In 1888 Queen Victoria granted Belfast the status of the city and it was agreed that a grand and magnificent building was required to reflect this new status. City Hall opened its doors on the first of August 1906, at a time of unprecedented prosperity and industrial might for the city.
The new City Hall was designed by Alfred Brumwell Thomas in the Baroque Revival style and constructed in Portland stone. The incredible building cost £369,000 to complete, the equivalent around 128 million pounds today but remains an extraordinary beacon of success and civic pride for Belfast.

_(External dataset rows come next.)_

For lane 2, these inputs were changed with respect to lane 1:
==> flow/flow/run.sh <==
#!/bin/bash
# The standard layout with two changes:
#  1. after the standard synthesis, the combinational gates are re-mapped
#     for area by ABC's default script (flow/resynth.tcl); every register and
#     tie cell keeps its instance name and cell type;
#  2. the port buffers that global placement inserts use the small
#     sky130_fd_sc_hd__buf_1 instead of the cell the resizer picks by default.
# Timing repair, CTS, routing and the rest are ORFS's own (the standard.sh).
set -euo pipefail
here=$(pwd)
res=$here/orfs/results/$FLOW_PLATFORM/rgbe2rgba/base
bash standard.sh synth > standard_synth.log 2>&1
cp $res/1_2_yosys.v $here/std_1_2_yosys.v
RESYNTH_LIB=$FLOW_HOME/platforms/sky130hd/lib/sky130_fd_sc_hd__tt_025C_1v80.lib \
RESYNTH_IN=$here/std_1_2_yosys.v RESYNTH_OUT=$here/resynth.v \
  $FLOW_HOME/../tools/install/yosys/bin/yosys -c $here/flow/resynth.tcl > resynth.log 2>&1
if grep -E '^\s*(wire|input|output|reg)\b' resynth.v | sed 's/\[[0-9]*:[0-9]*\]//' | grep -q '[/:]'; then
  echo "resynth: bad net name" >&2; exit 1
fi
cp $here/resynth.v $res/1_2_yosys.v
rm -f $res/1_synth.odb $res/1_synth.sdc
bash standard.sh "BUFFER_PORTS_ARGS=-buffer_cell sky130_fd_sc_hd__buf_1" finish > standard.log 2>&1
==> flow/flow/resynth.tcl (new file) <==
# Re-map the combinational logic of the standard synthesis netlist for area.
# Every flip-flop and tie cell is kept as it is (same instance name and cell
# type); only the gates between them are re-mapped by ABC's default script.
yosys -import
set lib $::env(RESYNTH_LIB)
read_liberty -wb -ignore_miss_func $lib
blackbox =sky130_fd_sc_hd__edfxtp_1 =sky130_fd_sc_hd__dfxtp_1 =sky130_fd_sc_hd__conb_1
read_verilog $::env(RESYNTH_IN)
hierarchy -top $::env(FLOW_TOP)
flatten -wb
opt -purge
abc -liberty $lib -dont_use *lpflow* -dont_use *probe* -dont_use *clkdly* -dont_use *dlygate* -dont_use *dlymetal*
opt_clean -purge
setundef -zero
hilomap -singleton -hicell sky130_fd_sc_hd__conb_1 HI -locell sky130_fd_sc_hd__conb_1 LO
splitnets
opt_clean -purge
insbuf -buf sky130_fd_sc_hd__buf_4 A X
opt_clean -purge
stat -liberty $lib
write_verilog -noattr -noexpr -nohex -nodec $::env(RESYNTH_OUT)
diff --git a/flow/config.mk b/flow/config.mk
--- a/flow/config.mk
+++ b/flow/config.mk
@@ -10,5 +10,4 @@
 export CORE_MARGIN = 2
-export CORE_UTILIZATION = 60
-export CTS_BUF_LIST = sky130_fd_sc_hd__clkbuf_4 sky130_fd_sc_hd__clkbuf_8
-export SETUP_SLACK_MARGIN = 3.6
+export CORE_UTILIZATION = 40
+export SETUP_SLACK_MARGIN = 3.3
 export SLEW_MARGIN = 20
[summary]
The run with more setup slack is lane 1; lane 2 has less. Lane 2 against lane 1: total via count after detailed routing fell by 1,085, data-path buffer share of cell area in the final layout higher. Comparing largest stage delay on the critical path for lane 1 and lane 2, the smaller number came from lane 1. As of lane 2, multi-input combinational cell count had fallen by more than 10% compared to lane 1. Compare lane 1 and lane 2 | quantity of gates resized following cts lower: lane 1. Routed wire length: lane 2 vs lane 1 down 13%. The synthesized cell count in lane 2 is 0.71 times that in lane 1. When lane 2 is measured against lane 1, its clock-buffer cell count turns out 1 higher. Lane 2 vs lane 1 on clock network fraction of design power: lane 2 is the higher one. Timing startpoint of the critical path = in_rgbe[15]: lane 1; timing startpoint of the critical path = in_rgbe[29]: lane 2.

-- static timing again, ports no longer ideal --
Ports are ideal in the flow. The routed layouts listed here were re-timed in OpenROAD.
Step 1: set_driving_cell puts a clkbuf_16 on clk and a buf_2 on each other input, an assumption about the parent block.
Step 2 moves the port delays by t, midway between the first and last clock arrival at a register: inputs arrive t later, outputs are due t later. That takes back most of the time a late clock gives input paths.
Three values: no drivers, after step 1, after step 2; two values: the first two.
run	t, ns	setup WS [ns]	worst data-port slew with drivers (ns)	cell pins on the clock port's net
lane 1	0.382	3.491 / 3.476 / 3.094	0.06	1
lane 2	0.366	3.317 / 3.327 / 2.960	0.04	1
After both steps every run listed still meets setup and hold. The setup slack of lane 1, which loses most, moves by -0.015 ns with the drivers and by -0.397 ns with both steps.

City Hall has many connections with the famous ocean liner Titanic. Viscount William Pirrie who was Lord Mayor in 1896-1897 just before City Hall’s construction, was also managing director of Harland & Wolff Shipyard. He is the man credited as having the idea for both ambitious builds. He used many of his skilled workmen in the fit-out of City Hall which is why the interiors today are considered an incredible insight into the finish of Titanic’s lounges and suites, the ship’s carving panelling being very similar.
The current Belfast Coat of Arms dates from 30 June 1890 when the Ulster King of Arms made a Grant of Arms to the new city of Belfast.
The motto Pro tanto quid retribuamus comes from Psalm CXVI (116), verse 12 of the Bible.
The precise origins and meanings of the symbols contained on the Coat of Arms are unknown. But images such as the bell, the seahorse, the ship and the chained wolf were all used by 17th century Belfast merchants on their signs and coinage. The seahorse, which is used twice, shows the maritime importance of Belfast, as does the ship at the base of the shield.
The name Belfast also originates from the Gaelic Beal Feirste, which means mouth of the river.